BEGIN

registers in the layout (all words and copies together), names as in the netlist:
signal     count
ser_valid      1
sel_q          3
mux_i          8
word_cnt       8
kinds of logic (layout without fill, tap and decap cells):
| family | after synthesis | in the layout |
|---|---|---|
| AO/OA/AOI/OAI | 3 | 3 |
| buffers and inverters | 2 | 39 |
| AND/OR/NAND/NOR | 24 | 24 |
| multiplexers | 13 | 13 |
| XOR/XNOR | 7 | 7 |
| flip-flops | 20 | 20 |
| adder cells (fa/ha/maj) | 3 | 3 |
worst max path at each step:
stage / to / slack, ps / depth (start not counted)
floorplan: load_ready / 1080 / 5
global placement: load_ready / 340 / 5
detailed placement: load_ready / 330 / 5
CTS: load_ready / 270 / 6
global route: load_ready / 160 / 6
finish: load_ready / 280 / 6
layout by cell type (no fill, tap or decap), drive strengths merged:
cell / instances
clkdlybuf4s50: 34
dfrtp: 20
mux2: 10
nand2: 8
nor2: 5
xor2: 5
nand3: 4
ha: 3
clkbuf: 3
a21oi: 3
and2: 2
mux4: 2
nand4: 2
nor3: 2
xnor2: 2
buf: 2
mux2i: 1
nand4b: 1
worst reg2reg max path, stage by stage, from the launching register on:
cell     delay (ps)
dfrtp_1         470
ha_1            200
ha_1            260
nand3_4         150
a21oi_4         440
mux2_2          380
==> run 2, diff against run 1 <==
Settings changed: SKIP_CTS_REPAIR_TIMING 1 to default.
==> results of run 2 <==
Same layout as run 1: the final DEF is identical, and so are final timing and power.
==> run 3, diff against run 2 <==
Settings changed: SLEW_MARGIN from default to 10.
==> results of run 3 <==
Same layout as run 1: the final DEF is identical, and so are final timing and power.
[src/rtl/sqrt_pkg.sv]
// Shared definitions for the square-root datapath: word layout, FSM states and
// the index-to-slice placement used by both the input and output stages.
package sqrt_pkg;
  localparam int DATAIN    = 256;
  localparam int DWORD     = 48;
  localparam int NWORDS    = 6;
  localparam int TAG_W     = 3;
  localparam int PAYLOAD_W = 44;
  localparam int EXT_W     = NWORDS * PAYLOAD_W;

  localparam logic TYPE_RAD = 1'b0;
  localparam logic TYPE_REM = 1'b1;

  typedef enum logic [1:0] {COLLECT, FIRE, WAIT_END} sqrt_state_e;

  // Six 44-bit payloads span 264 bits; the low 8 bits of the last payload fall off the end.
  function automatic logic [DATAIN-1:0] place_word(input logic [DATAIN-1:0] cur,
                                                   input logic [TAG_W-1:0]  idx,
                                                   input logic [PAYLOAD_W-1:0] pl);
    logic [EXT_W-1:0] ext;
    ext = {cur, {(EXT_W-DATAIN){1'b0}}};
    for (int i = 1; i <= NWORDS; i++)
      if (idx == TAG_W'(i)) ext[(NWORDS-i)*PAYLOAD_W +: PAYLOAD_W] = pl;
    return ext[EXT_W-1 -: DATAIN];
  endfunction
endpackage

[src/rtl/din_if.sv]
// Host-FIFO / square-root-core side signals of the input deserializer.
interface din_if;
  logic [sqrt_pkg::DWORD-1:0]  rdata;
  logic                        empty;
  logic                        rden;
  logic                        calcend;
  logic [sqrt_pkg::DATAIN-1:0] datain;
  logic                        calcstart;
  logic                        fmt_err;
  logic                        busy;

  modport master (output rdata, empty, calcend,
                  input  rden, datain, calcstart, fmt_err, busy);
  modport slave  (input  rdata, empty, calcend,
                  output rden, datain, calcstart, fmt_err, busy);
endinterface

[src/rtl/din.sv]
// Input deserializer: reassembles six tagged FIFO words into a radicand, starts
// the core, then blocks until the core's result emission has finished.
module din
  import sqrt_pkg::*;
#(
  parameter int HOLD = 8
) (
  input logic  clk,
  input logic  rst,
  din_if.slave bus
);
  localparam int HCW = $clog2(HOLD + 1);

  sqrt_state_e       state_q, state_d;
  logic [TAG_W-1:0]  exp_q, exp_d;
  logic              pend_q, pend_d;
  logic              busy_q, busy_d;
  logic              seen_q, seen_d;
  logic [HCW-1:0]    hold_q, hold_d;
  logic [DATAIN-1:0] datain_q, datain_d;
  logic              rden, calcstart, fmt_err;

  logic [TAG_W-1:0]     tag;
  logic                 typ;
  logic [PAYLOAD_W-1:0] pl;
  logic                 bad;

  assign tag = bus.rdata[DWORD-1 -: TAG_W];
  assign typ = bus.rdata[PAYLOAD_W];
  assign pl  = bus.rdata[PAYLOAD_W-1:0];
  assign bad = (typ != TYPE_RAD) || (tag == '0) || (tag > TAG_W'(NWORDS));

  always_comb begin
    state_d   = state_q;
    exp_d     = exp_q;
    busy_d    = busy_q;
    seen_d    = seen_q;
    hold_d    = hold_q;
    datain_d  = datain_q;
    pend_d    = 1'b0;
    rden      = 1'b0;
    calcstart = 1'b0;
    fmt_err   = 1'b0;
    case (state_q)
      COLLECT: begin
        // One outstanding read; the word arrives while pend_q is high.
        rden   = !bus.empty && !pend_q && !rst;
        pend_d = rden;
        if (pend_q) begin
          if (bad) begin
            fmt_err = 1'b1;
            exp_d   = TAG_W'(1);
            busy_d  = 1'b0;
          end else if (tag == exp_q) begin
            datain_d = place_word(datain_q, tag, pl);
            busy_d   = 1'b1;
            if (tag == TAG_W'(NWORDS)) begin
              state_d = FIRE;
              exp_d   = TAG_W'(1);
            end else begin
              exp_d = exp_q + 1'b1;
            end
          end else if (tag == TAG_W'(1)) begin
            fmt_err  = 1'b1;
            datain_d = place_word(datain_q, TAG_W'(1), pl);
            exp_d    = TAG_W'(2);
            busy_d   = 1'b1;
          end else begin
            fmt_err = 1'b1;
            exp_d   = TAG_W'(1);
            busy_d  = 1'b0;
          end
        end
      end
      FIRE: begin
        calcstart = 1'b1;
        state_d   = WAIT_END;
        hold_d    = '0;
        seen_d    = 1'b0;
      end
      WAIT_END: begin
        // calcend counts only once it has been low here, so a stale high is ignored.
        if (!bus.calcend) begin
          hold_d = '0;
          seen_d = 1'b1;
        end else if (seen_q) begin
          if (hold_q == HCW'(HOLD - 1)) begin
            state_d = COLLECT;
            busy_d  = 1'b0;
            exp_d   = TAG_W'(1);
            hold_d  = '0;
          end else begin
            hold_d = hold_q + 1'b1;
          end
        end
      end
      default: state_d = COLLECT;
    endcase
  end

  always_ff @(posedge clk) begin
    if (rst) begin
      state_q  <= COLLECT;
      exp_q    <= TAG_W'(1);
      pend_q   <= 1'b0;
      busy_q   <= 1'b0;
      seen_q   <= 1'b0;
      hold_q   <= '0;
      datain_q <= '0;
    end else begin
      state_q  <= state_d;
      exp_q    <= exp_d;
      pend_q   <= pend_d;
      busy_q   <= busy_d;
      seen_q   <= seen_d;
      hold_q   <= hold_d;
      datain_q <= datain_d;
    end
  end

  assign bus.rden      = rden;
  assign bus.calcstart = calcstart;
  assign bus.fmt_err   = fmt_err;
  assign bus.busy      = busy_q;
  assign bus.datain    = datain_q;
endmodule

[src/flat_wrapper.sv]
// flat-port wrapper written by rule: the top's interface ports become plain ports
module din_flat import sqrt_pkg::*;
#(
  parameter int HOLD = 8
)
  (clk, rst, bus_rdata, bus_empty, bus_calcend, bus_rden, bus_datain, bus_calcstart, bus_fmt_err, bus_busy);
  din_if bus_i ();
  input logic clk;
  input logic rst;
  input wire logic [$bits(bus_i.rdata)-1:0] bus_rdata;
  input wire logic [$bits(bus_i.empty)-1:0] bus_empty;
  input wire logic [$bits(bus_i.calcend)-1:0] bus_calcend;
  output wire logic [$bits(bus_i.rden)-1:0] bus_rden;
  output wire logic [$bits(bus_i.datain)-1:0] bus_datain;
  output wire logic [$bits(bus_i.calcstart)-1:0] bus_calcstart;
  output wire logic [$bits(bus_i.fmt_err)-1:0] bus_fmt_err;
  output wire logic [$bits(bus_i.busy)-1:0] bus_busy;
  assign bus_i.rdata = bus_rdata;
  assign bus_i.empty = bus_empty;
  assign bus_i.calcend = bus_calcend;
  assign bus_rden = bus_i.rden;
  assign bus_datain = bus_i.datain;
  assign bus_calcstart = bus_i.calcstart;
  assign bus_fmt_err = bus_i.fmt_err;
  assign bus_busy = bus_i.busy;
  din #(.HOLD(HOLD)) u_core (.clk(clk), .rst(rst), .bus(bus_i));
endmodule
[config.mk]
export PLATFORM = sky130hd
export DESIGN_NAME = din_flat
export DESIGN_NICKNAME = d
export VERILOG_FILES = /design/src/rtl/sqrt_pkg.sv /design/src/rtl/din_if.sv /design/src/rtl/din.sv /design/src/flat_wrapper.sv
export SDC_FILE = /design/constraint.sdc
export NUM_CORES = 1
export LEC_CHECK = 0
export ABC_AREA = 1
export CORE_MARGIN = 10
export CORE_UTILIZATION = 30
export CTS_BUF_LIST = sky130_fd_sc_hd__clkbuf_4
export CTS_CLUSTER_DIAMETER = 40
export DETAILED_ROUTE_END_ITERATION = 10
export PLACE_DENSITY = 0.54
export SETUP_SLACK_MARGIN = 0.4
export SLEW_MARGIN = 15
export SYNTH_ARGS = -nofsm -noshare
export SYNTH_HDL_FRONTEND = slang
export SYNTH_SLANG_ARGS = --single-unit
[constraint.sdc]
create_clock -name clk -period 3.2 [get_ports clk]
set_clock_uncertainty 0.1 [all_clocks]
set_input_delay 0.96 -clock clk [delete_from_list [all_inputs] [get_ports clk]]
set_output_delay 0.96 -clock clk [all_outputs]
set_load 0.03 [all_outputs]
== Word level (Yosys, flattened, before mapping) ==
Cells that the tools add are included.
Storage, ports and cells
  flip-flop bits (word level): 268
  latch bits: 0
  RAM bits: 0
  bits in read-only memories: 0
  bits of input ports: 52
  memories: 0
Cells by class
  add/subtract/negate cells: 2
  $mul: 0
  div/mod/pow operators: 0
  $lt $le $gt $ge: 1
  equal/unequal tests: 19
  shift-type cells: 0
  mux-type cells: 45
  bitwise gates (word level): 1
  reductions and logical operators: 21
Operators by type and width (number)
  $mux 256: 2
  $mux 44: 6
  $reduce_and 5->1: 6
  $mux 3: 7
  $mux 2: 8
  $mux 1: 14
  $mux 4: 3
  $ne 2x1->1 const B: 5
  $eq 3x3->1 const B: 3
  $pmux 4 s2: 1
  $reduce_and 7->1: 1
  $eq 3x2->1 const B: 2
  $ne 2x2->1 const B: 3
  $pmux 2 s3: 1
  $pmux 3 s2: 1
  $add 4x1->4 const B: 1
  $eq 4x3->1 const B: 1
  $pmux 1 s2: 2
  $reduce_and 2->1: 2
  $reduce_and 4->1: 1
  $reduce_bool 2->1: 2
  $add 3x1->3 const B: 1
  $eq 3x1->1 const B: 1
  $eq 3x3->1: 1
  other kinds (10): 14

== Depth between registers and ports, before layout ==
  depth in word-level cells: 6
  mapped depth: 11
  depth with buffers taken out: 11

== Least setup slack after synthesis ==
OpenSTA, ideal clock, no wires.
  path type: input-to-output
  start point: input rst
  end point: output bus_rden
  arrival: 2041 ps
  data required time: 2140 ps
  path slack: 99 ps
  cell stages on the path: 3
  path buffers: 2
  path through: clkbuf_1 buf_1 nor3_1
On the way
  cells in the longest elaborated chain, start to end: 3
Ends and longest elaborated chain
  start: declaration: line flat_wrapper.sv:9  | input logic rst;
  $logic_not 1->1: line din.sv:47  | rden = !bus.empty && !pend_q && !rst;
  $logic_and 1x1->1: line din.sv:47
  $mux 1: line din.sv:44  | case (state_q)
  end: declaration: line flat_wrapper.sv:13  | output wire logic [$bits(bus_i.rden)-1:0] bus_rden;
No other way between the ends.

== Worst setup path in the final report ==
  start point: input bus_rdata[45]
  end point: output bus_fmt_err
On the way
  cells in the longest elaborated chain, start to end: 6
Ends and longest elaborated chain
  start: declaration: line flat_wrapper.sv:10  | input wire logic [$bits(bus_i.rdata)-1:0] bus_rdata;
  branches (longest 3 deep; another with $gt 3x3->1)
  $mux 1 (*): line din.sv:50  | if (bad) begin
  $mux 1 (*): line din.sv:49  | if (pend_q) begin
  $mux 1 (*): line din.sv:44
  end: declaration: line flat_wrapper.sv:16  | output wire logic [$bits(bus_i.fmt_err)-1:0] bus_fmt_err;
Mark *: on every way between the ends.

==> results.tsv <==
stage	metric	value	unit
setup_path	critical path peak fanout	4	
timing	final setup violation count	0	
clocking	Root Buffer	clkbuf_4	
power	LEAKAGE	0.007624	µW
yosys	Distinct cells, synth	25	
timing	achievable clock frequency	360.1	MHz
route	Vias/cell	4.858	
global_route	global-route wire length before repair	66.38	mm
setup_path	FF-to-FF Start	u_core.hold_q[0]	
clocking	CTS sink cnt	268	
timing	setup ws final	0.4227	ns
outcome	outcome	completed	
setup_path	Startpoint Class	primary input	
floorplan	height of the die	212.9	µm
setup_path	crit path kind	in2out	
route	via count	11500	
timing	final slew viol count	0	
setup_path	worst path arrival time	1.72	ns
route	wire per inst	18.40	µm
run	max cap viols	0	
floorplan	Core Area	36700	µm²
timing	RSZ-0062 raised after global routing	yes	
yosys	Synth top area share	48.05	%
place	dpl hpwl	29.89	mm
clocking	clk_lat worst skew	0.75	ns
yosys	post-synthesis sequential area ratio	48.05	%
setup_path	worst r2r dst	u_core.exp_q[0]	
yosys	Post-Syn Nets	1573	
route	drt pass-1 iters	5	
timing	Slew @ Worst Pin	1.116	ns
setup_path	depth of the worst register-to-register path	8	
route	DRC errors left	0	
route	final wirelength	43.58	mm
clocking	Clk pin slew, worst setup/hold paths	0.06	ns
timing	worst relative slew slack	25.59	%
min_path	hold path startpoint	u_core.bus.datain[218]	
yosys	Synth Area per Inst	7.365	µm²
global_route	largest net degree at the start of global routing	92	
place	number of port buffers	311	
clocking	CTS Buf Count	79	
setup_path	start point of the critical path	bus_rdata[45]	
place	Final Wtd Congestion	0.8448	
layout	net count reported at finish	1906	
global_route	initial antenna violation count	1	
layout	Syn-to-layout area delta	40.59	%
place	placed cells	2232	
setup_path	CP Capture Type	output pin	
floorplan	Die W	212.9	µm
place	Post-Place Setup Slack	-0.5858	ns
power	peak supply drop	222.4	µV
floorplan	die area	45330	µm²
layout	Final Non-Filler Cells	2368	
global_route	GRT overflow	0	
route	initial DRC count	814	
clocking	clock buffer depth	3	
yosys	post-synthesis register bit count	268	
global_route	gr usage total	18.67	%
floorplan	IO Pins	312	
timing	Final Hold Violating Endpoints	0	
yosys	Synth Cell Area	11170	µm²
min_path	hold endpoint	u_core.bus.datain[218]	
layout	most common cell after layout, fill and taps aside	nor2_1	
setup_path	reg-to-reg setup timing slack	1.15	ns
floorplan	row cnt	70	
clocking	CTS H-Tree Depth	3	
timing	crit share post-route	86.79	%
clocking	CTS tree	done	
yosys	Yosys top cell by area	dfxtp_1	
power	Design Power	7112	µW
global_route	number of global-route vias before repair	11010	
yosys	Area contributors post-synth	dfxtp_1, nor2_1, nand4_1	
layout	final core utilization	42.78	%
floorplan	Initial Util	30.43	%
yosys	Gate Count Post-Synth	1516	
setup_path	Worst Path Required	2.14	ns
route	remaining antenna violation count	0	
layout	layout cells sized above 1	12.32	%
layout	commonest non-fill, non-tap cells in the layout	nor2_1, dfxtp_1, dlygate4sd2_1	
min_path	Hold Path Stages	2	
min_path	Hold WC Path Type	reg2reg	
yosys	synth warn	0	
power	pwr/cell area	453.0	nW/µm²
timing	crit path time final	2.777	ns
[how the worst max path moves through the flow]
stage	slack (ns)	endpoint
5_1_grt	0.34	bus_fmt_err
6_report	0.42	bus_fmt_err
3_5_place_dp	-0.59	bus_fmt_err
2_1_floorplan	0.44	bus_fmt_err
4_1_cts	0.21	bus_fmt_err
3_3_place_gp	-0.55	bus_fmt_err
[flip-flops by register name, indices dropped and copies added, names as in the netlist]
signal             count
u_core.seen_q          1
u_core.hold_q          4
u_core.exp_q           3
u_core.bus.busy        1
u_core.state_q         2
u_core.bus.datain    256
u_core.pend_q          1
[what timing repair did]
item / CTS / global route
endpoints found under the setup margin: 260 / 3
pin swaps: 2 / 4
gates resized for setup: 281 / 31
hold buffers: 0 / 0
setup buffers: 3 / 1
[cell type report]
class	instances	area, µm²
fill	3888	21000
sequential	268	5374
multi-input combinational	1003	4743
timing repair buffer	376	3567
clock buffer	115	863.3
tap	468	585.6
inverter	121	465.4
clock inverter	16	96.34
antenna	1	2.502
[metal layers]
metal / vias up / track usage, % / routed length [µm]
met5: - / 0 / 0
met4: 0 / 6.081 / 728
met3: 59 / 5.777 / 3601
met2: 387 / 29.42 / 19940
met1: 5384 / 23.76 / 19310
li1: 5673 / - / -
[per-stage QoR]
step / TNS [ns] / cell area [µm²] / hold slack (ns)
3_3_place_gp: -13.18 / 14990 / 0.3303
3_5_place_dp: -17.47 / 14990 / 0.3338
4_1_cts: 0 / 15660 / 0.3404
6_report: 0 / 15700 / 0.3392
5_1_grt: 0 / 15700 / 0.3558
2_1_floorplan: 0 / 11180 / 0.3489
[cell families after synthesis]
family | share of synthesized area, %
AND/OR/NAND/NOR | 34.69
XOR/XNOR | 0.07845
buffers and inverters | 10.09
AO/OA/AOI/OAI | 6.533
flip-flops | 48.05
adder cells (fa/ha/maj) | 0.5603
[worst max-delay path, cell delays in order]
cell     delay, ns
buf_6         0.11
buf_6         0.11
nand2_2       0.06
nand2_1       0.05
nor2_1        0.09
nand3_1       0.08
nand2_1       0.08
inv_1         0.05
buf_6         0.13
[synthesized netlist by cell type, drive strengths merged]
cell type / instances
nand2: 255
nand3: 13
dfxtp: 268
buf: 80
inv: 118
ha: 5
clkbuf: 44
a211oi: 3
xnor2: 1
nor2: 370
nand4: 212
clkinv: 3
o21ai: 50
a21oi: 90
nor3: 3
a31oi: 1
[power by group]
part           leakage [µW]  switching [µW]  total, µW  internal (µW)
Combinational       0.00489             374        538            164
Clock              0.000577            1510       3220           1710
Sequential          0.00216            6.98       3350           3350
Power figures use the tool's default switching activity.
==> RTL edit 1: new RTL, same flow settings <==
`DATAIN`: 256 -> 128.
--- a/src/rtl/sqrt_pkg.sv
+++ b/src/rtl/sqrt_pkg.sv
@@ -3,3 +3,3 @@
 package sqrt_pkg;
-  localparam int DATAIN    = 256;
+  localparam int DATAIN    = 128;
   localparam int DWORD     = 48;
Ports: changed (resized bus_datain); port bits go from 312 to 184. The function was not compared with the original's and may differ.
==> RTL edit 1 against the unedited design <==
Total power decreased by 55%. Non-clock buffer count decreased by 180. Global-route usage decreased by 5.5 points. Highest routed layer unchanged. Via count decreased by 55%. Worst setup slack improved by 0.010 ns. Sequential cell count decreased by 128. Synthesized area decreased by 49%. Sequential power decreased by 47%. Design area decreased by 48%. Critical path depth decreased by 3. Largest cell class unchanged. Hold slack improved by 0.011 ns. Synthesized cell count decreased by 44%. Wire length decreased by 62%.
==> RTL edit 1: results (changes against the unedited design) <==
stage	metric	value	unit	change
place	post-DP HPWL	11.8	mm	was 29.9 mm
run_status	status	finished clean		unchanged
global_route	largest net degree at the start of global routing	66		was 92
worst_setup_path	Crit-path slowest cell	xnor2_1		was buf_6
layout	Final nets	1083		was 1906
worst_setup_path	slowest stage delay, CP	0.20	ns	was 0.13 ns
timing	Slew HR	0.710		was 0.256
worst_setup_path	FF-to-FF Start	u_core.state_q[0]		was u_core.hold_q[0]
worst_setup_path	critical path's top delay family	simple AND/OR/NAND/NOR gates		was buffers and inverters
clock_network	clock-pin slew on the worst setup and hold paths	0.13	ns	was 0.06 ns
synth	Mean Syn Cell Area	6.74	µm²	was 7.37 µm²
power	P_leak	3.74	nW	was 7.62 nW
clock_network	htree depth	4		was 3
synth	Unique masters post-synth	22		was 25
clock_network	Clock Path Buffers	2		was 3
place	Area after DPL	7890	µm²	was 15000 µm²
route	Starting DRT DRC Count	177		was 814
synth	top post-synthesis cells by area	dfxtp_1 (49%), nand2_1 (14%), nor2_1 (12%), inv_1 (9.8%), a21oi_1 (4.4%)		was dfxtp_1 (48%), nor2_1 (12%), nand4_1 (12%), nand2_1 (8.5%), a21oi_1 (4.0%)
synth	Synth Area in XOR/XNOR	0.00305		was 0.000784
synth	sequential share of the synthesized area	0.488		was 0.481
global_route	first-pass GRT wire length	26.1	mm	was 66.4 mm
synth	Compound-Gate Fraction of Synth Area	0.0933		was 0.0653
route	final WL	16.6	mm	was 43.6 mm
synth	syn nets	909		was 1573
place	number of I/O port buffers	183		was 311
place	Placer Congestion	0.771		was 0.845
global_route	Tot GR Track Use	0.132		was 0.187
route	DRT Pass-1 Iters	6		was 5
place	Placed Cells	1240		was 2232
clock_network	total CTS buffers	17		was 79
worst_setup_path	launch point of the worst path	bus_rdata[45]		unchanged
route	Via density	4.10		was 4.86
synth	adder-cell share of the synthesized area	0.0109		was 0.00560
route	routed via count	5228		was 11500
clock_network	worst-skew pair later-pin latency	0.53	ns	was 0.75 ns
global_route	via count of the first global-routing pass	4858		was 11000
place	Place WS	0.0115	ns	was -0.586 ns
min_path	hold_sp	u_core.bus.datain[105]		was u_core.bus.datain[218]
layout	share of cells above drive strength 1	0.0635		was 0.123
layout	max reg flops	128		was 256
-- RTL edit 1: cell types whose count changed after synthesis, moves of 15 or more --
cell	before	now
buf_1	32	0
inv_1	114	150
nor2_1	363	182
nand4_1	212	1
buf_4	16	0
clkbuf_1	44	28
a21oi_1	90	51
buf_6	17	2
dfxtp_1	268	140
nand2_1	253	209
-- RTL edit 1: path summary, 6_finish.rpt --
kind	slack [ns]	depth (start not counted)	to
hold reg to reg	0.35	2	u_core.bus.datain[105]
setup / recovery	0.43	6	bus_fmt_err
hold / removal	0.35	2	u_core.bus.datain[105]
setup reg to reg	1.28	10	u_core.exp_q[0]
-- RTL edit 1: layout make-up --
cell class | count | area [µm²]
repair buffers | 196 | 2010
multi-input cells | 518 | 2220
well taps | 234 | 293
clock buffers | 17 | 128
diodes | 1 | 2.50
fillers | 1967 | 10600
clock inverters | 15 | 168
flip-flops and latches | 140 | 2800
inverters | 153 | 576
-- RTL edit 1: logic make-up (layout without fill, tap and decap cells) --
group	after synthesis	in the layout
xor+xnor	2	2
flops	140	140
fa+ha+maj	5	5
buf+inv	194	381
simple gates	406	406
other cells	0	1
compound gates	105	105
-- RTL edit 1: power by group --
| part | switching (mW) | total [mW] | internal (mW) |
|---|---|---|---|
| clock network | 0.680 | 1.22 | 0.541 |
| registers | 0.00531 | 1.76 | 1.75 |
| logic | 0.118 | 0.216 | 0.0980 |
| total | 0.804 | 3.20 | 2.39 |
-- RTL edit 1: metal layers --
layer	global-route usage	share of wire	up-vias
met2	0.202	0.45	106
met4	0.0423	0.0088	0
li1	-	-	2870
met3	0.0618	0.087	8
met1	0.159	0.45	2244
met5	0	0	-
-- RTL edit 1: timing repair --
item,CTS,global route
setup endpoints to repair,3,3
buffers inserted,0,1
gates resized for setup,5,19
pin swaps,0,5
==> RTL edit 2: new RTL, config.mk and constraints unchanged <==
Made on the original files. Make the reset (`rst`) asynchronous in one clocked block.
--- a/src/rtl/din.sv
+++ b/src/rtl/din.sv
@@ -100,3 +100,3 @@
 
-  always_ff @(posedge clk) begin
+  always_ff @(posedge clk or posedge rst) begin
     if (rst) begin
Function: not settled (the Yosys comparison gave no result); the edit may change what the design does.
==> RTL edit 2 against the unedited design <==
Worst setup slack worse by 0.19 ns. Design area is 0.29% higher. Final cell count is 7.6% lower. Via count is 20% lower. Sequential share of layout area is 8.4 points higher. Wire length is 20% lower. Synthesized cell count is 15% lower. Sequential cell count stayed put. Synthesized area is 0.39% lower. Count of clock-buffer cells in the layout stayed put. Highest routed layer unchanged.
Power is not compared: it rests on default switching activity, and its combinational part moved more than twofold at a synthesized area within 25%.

END

In this exercise, copy only the lines from the opening line of the material through the line where "AO/OA/AOI/OAI | 3 | 3 |" appears.

registers in the layout (all words and copies together), names as in the netlist:
signal     count
ser_valid      1
sel_q          3
mux_i          8
word_cnt       8
kinds of logic (layout without fill, tap and decap cells):
| family | after synthesis | in the layout |
|---|---|---|
| AO/OA/AOI/OAI | 3 | 3 |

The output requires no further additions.